Чернышевский у Набокова не только литературный инвалид, но и пошляк. Чего стоят сцены изучения в витринах Невского проспекта «женских головок» — «глянцевых» картинок, которые молодой Чернышевский сравнивал с красотой Надежды Егоровны Лободовской, предмета своей сложно-рассудочной влюбленности! Разумеется, реальность виделась Чернышевскому лучше и милее «искусства»! «Смело можно сказать, что в те минуты, когда он льнул к витрине, полностью создалась его нехитрая магистерская диссертация „Эстетические отношения искусства к действительности“», — пишет Набоков, сам понимавший эти отношения как со-природность и со-творчество (см. выше). Показательно, что Набоков определяет взгляды Чернышевского через ту же рекламу — и не промахивается: «Такие средства познания, как диалектический материализм, необыкновенно напоминают недобросовестные рекламы патентованных снадобий, врачующих все болезни».
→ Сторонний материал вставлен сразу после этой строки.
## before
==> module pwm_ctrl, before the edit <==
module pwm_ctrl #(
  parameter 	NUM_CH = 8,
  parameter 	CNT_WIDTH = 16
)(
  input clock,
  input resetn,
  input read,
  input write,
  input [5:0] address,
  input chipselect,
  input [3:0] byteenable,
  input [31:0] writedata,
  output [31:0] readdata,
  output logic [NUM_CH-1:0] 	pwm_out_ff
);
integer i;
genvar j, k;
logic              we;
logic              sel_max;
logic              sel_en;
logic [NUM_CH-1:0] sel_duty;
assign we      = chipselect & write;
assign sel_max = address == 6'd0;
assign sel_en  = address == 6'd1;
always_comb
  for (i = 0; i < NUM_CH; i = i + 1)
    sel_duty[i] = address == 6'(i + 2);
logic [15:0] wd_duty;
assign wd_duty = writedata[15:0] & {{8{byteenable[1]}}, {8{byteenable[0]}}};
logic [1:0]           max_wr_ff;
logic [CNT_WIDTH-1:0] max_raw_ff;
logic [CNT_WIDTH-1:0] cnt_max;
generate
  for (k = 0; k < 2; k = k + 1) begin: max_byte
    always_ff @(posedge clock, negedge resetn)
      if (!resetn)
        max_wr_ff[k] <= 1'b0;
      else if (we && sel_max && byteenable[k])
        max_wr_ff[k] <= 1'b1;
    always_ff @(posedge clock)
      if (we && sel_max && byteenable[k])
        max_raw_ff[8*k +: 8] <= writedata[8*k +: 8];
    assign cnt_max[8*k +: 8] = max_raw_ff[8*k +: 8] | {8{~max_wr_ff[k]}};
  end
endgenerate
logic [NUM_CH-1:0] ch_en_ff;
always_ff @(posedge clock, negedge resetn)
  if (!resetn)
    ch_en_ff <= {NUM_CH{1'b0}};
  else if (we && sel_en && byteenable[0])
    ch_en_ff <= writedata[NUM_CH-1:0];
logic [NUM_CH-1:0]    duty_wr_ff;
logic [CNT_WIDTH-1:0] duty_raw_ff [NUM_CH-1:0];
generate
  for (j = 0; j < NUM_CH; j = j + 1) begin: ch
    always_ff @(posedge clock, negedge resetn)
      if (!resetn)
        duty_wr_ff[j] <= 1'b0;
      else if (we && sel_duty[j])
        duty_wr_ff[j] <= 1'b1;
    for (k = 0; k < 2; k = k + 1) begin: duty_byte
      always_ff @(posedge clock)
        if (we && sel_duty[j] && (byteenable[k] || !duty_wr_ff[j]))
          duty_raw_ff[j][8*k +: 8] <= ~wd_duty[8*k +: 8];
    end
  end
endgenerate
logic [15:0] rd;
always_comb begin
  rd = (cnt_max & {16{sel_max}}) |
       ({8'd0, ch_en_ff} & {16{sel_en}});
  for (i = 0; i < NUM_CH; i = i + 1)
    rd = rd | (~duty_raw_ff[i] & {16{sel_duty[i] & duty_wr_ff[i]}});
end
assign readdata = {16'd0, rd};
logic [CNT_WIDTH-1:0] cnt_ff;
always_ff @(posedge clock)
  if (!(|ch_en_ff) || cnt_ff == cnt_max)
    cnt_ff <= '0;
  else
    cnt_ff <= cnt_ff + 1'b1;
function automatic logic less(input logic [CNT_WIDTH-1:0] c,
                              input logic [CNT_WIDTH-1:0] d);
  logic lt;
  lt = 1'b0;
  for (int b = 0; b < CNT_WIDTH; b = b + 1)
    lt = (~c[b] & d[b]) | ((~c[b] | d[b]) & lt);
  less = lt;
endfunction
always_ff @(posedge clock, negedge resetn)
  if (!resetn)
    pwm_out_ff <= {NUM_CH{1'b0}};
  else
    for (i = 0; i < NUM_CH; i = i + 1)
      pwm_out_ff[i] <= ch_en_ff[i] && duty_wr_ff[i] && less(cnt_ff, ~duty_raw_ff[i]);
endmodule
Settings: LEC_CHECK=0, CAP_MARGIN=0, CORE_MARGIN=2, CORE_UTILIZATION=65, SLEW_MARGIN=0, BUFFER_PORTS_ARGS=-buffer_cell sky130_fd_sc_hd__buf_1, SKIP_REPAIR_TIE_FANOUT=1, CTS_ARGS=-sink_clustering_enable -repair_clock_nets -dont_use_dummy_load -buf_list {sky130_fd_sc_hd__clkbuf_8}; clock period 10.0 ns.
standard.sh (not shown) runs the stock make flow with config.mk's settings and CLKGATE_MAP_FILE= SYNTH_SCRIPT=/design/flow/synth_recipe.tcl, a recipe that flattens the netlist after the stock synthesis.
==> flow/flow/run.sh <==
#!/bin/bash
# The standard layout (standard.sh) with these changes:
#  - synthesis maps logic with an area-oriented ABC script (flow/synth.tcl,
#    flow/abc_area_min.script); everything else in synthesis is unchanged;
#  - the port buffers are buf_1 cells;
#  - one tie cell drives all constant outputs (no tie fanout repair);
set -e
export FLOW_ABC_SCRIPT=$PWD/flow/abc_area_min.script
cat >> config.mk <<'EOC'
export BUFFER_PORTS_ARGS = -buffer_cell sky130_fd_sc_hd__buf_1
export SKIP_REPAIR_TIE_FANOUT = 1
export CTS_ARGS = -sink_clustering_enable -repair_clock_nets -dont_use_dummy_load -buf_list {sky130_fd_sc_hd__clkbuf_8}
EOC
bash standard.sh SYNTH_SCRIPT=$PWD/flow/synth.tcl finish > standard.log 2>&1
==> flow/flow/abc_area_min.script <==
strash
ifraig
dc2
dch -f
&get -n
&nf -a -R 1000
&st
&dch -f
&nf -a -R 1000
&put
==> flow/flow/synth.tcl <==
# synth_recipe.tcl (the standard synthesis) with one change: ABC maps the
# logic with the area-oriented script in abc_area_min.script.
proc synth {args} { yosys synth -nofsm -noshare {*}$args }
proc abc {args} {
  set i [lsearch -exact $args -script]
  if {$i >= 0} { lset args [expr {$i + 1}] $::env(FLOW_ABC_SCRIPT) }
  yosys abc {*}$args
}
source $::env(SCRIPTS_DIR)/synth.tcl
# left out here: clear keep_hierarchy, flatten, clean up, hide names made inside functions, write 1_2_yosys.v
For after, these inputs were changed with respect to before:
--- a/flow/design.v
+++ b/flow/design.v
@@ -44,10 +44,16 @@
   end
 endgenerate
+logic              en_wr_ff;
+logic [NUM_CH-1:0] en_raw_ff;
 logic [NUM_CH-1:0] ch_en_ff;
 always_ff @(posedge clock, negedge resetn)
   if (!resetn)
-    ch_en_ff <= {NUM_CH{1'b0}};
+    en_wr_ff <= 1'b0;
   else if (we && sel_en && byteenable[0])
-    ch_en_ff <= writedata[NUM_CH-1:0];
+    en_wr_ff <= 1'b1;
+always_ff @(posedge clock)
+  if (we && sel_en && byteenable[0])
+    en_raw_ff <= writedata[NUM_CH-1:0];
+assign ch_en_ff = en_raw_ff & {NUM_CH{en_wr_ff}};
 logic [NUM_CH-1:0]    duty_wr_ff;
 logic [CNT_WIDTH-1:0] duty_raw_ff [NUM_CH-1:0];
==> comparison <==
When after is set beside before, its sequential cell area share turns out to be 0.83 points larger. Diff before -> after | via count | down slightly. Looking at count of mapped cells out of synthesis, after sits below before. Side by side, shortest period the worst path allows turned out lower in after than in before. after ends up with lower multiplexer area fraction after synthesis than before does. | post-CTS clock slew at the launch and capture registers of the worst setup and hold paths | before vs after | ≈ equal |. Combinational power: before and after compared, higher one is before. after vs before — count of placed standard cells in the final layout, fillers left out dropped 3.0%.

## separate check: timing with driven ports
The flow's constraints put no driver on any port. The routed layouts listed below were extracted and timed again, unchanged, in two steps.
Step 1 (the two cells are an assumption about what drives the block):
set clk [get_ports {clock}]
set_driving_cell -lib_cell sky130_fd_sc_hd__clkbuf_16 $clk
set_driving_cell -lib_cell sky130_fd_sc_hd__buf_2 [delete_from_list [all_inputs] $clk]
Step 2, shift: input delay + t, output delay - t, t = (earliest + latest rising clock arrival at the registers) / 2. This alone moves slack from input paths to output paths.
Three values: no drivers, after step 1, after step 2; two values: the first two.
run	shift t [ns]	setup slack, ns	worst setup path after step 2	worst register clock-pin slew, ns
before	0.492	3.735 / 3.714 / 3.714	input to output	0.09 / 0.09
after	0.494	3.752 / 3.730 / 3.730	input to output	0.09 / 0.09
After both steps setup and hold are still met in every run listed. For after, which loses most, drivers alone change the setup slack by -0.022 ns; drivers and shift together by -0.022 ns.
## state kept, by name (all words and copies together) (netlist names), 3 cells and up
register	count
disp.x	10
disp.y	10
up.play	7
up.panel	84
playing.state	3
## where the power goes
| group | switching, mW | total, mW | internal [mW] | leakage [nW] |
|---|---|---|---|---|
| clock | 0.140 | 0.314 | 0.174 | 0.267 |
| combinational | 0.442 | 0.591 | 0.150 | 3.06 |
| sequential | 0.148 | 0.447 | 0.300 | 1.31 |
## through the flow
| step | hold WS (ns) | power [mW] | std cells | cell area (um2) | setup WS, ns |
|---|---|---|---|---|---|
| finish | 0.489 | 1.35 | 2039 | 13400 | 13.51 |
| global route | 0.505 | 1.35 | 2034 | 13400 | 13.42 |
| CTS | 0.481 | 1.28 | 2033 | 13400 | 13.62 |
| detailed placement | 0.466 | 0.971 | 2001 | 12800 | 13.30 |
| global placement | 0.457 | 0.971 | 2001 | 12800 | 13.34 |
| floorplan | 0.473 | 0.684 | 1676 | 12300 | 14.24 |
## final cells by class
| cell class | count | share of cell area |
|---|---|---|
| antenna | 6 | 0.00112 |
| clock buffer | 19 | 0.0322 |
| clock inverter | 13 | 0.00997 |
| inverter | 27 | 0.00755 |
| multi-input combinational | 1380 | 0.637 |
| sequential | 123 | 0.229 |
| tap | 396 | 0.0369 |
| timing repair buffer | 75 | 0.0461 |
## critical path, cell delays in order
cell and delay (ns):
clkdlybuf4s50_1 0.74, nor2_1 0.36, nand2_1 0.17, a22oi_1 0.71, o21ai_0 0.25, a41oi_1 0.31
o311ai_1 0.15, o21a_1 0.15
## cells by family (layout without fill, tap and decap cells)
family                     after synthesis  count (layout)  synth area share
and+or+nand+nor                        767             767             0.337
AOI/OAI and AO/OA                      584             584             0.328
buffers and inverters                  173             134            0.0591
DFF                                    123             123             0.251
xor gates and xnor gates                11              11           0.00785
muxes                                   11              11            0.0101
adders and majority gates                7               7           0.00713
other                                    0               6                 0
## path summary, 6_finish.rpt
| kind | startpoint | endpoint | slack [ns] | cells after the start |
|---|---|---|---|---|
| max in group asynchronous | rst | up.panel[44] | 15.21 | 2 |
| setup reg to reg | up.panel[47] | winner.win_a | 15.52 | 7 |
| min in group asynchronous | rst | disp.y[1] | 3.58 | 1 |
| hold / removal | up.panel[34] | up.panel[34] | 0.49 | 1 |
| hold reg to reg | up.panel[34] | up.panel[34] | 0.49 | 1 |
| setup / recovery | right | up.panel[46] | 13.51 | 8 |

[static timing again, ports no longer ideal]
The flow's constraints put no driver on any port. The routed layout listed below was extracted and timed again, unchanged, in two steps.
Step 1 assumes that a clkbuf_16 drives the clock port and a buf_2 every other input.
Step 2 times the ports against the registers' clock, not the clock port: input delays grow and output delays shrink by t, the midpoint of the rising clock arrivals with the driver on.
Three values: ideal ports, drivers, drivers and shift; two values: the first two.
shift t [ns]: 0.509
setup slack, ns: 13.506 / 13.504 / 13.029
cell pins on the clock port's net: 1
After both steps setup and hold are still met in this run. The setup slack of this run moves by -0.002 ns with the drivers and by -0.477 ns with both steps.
Background: an optimization exercise with open tools, aiming at small area, a short achievable clock period and few clock cycles. Do not read the settings as production practice.
Function was checked by simulation only, so behaviour that the tests miss may differ from the original.

## matrix_cpu
module matrix_cpu (
    input  wire         clk,
    input  wire         reset,
    input  wire         start,
    output wire         done,
    output wire [3:0]   imem_addr,
    input  wire [26:0]  imem_data,
    output wire [6:0]   mem_rd1_addr,
    input  wire [255:0] mem_rd1_data,
    output wire [6:0]   mem_rd2_addr,
    input  wire [255:0] mem_rd2_data,
    output wire         mem_we,
    output wire [6:0]   mem_waddr,
    output wire [255:0] mem_wdata
);
For scale: about 12000 cells after synthesis, roughly 1300 flip-flops, about 830 I/O pins.
==> module matrix_cpu, before the edit <==
module matrix_cpu (
    input  wire         clk,
    input  wire         reset,
    input  wire         start,
    output wire         done,
    output wire [3:0]   imem_addr,
    input  wire [26:0]  imem_data,
    output wire [6:0]   mem_rd1_addr,
    input  wire [255:0] mem_rd1_data,
    output wire [6:0]   mem_rd2_addr,
    input  wire [255:0] mem_rd2_data,
    output wire         mem_we,
    output wire [6:0]   mem_waddr,
    output wire [255:0] mem_wdata
);
wire [255:0] out_q;         
reg  [255:0] opa;           
reg  [95:0]  ycur;          
reg  [191:0] ynext;         
function [23:0] booth;
    input [15:0] y;
    integer d;
    reg [16:0] yy;
    begin
        yy = {y, 1'b0};
        for (d = 0; d < 8; d = d + 1) begin
            booth[d]      = yy[2*d+1] ^ yy[2*d];                        
            booth[8 + d]  = (yy[2*d+2 -: 3] == 3'b011) | (yy[2*d+2 -: 3] == 3'b100);  
            booth[16 + d] = yy[2*d+2];                                   
        end
    end
endfunction
reg  [255:0] zr;            
reg  [255:0] res;           
reg          busy;          
wire [3:0]   pc;
reg          xv;            
reg          c_mul, c_sub;
reg          x_w;
reg  [6:0]   x_dest;
reg  [1:0]   k;             
reg          w_mem, w_out;
reg  [6:0]   wdest;
wire x_last = ~c_mul | (k == 2'd3);
wire        accept, consume, fwd_a, fwd_b, stop_now;
exe_engine ctl (
    .reset(reset), .start(start), .busy(busy), .instr(imem_data),
    .xv(xv), .x_last(x_last), .x_w(x_w), .x_dest(x_dest),
    .w_mem(w_mem), .w_out(w_out), .wdest(wdest),
    .accept(accept), .consume(consume), .fwd_a(fwd_a), .fwd_b(fwd_b),
    .stop_now(stop_now)
);
program_counter pcr (.address(pc), .clk(clk), .reset(reset),
                     .clear(~busy & ~start | stop_now),
                     .enable(consume));
assign imem_addr    = pc;
assign mem_rd1_addr = imem_data[14:8];
assign mem_rd2_addr = imem_data[7:1];
wire [2:0] op   = imem_data[26:24];
wire i_add = (op == 3'b000);
wire i_sub = (op == 3'b001);
wire i_scl = (op == 3'b010);
wire i_mul = (op == 3'b011);
wire i_tr  = (op == 3'b100);
wire [255:0] s1 = fwd_a ? res : (imem_data[22] ? out_q : mem_rd1_data);
wire [255:0] s2 = fwd_b ? res : mem_rd2_data;
wire [255:0] mac_out;
genvar r, c, j;
generate
for (r = 0; r < 4; r = r + 1) begin : g_r
    for (c = 0; c < 4; c = c + 1) begin : g_c
        always @(posedge clk)
            opa[r*64 + c*16 +: 16] <= accept ? s1[r*64 + c*16 +: 16]
                                             : opa[r*64 + ((c+1)%4)*16 +: 16];
        always @(posedge clk)
            zr[r*64 + c*16 +: 16] <= ~accept ? mac_out[r*64 + c*16 +: 16] :
                                     (i_add | i_sub) ? s2[r*64 + c*16 +: 16] ^ {16{i_sub}} :
                                     i_tr ? s1[c*64 + r*16 +: 16] : 16'd0;
    end
end
for (c = 0; c < 4; c = c + 1) begin : g_y
    wire [15:0] y_first = i_mul ? s2[c*64 + c*16 +: 16] :
                          i_scl ? {8'b0, imem_data[7:0]} :
                          {15'd0, i_add | i_sub};
    wire [15:0] y_now = accept ? y_first : ynext[c*48 +: 16];
    always @(posedge clk)
        ycur[c*24 +: 24] <= booth(y_now);
    for (j = 1; j < 4; j = j + 1) begin : g_yj
        always @(posedge clk)
            ynext[c*48 + (j-1)*16 +: 16] <= accept ? s2[((c+j)%4)*64 + c*16 +: 16] :
                                            (j < 3) ? ynext[c*48 + j*16 +: 16] : 16'd0;
    end
end
endgenerate
always @(posedge clk) begin
    if (accept) begin
        c_mul    <= i_mul;
        c_sub    <= i_sub;
        x_w      <= imem_data[23];
        x_dest   <= imem_data[21:15];
    end
end
matrix_mult mm (.m_out(mac_out), .a(opa), .y(ycur), .z(zr), .cin(c_sub));
always @(posedge clk)
    res <= mac_out;
always @(posedge clk) begin
    if (reset) begin
        busy   <= 1'b0;
        xv     <= 1'b0;
        w_mem  <= 1'b0;
        w_out  <= 1'b0;
        k      <= 2'd0;
    end else begin
        busy   <= (busy | start) & ~stop_now;
        xv     <= accept | xv & ~x_last;
        w_mem  <= xv & x_last & ~x_w;
        w_out  <= xv & x_last & x_w;
        if (xv & c_mul) k <= k + 2'd1;
    end
end
always @(posedge clk)
    if (xv & x_last) wdest <= x_dest;
output_reg outr (.data(out_q), .write_data(w_out), .data_to_write(res),
                 .reset(reset), .clk(clk));
assign done      = ~busy;
assign mem_we    = w_mem;
assign mem_waddr = wdest;
assign mem_wdata = res;
endmodule
export LEC_CHECK = 0
export CAP_MARGIN = 10
export CORE_MARGIN = 2
export CORE_UTILIZATION = 55
export CTS_CLUSTER_DIAMETER = 90
export CTS_CLUSTER_SIZE = 22
export SLEW_MARGIN = 10
create_clock -name core_clock -period 11.0 [get_ports {clk}]
standard.sh (not shown) runs the stock make flow with config.mk's settings and CLKGATE_MAP_FILE= SYNTH_SCRIPT=/design/flow/synth_recipe.tcl, a recipe that flattens the netlist after the stock synthesis.
==> flow/flow/run.sh <==
#!/bin/bash
set -euo pipefail
export SETUP_SLACK_MARGIN=6.2
export BUFFER_PORTS_ARGS="-buffer_cell sky130_fd_sc_hd__buf_1"
bash standard.sh > make.log 2>&1
Testbench counts at the start, summed over its fixed seeds: cycles 12,545.
Change:
--- a/flow/design.v
+++ b/flow/design.v
@@ -540,7 +540,8 @@
         end
     end
 endfunction
-reg  [255:0] zr;            
+reg  [255:0] zc;            
+reg          acc_en;        
 reg  [255:0] res;           
 reg          busy;          
 wire [3:0]   pc;
@@ -583,8 +584,7 @@
             opa[r*64 + c*16 +: 16] <= accept ? s1[r*64 + c*16 +: 16]
                                              : opa[r*64 + ((c+1)%4)*16 +: 16];
         always @(posedge clk)
-            zr[r*64 + c*16 +: 16] <= ~accept ? mac_out[r*64 + c*16 +: 16] :
-                                     (i_add | i_sub) ? s2[r*64 + c*16 +: 16] ^ {16{i_sub}} :
+            zc[r*64 + c*16 +: 16] <= (i_add | i_sub) ? s2[r*64 + c*16 +: 16] ^ {16{i_sub}} :
                                      i_tr ? s1[c*64 + r*16 +: 16] : 16'd0;
     end
 end
@@ -610,7 +610,7 @@
         x_dest   <= imem_data[21:15];
     end
 end
-matrix_mult mm (.m_out(mac_out), .a(opa), .y(ycur), .z(zr), .cin(c_sub));
+matrix_mult mm (.m_out(mac_out), .a(opa), .y(ycur), .z(acc_en ? res : zc), .cin(c_sub));
 always @(posedge clk)
     res <= mac_out;
 always @(posedge clk) begin
@@ -620,12 +620,14 @@
         w_mem  <= 1'b0;
         w_out  <= 1'b0;
         k      <= 2'd0;
+        acc_en <= 1'b0;
     end else begin
         busy   <= (busy | start) & ~stop_now;
         xv     <= accept | xv & ~x_last;
         w_mem  <= xv & x_last & ~x_w;
         w_out  <= xv & x_last & x_w;
         if (xv & c_mul) k <= k + 2'd1;
+        acc_en <= xv & ~x_last;
     end
 end
 always @(posedge clk)
The changed run produced a clean layout.
Worst hold slack is worse by 16 ps.
Flip-flop and latch count rises by 1.
Worst setup slack gets worse by 54 ps.
Wire length came out higher by about 0.5%.
Via count went up by 0.61%.
Cell count rises by about 0.9%.
Non-clock buffer count went down by 49.
Design area came out lower by 0.94%.
Utilization goes down by 0.70 points.
First-iteration DRC count went up by about 3.3%.
Testbench counts after the change, summed over its fixed seeds: cycles 12,545.

port drivers added, routing unchanged:
The results above use ideal ports. As a check the final layouts listed here were re-extracted and re-timed, cells and wires unchanged.
Step 1 (the two cells are an assumption about what drives the block):
set clk [get_ports {clk}]
set_driving_cell -lib_cell sky130_fd_sc_hd__clkbuf_16 $clk
set_driving_cell -lib_cell sky130_fd_sc_hd__buf_2 [delete_from_list [all_inputs] $clk]
Step 2 also shifts input and output timing later by t, the mid clock arrival at the registers, as if the neighbouring blocks saw the same clock.
Slacks: no drivers / after step 1 / after step 2; pairs: no drivers / after step 1.
| run | t, ns | slack for setup (ns) | worst hold slack (ns) | worst slew at a driven data input, ns |
|---|---|---|---|---|
| the first run | 0.889 | 6.128 / 6.192 / 5.303 | 0.432 / 0.432 / 0.432 | 0.21 |
| the second run | 0.900 | 6.074 / 6.094 / 5.245 | 0.416 / 0.416 / 0.416 | 0.15 |
After both steps setup and hold are still met in every run listed. The setup slack of the second run, which loses most, moves by +0.020 ns with the drivers and by -0.829 ns with both steps.
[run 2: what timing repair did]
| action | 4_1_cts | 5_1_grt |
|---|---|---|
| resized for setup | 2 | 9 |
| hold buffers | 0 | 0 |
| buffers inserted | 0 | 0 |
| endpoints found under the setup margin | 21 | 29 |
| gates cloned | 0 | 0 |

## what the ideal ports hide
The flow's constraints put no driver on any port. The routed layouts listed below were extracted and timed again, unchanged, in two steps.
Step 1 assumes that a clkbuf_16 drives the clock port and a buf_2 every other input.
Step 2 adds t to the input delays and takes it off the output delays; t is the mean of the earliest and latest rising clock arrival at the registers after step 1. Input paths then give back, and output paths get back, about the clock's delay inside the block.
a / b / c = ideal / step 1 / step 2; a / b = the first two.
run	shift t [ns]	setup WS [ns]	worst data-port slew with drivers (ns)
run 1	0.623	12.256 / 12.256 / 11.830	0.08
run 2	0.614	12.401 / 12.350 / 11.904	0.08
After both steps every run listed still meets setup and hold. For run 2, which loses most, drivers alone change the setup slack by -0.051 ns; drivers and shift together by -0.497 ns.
From an optimization exercise on the open Yosys and OpenROAD flow, aimed at small area; shortcuts taken in it are not production practice. Only simulation tests tie the RTL to the original design; equivalence was not proved.

==> flow/design.v <==
module adder(output logic [7:0] result,
             output logic       cout,
             input  logic [7:0] a, b,
             input  logic       cin
);
    logic [8:0] c;
    assign c[0] = cin;
    for (genvar i = 0; i < 8; i++) begin : g_fa
        assign result[i] = a[i] ^ b[i] ^ c[i];
        assign c[i+1]    = (a[i] & b[i]) | (a[i] & c[i]) | (b[i] & c[i]);
    end
    assign cout = c[8];
endmodule
module signed_mult(output logic [7:0] m2,
                   output logic       exact,    
                   input  logic [2:0] address
);
    assign exact = !address[0] & (address[1] ^ address[2]);
    assign m2    = address[0] ? 8'd182 : {7'b1111111, exact};
endmodule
Однако, как это всегда случается с большими писателями, Набоков в прозе заходит дальше, чем, возможно, собирался изначально. Чернышевский, будучи по дерзкому замыслу фигурой комической, постепенно становится фигурой трагикомической, а затем и трагической: «…такова уж была судьба Чернышевского, что все обращалось против него: к какому бы предмету он ни прикасался, и — исподволь, с язвительнейшей небрежностью, вскрывалось нечто совершенно противное его понятию о нем. Он, скажем, за синтез, за силу тяготения, за живую связь (читая роман, в слезах целует страницу, где к читателю воззвал автор), а вот готовится ему ответ: распад, одиночество, отчуждение. Он проповедует основательность, толковость во всем, — а точно по чьему-то издевательскому зазыву, его судьбу облепляют оболтусы, сумасброды, безумцы. За все ему воздается „отрицательной сторицей“, по удачному слову Страннолюбского, за все его лягает собственная диалектика, за все мстят ему боги…» И вот уже Чернышевский летит по Петербургу «аллюром бедных гоголевских героев», вот он уже напоминает читателю Евгения из пушкинского «Медного всадника». Арест, заключение в Алексеевский равелин, гражданская казнь, каторга; сам мозг Чернышевского превращается в «каторжный завод». И получается так, что Набоков принужден высшей художественной логикой признать масштабность личности Чернышевского: «Мы смотрим на этот жесткий, некрасивый, но удивительно четкий почерк (…) — и давно не испытанное, чистое чувство, от которого вдруг становится легче дышать, охватывает нас».
Еще одна тема «Дара» и важнейшая тема всей прозы и всей жизни Набокова — шахматы. В Монтре, в отеле «Палас», Набоков жил в номере 64 — по числу клеток на шахматной доске. Главный роман Набокова, посвященный шахматам, шахматному мышлению, называется «Защита Лужина». Там шахматы воплощают поступь рока, силы судьбы. В «Даре» Годунов-Чердынцев занимается, как бы на полях своей основной жизни, шахматной композицией. «Начиналось с того, что, вдали от доски (как в другой области — вдали от бумаги) и при горизонтальном положении тела на диване (т. е. когда тело становится далекой синей линией, горизонтом себя самого), вдруг, от внутреннего толчка, неотличимого от вдохновения поэтического, ему является диковинный способ осуществления той или иной изощренной задач-ной идеи (…). Некоторое время он с закрытыми глазами наслаждался отвлеченной чистотой лишь в провидении воплощенного замысла; потом стремительно раскрывал сафьяновую доску и ящичек с полновесными фигурами, расставлял их начерно, с разбега, и сразу выяснялось, что идея, осуществленная так чисто в мозгу, тут, на доске, требует — для своего очищения от толстой резной скорлупы — неимоверного труда, предельного напряжения мысли, бесконечных испытаний и забот, а главное — той последовательной находчивости, из которой, в шахматном смысле, складывается истина. Соображая варианты, так и этак исключая громоздкие построения, кляксы и бельма подспорных пешек, борясь с побочными решениями, он добивался крайней точности выражения, крайней экономии гармонических сил».
Вот столь же образная и точная картина шахматного творчества, какой была картина поэтического творчества в приведенной выше цитате. По Набокову, шахматы и поэзия связаны между собой — это, на самом деле, два пути развития одних и тех же способностей. Любопытно, что в детстве Набоков обладал и ярко выраженными способностями к математике — внезапно утраченными во время болезни. Можно вообразить, что, не случись той болезни, мы бы имели сейчас художественную картину творчества математического — растущего из того же корня, что поэзия и шахматное композиторство.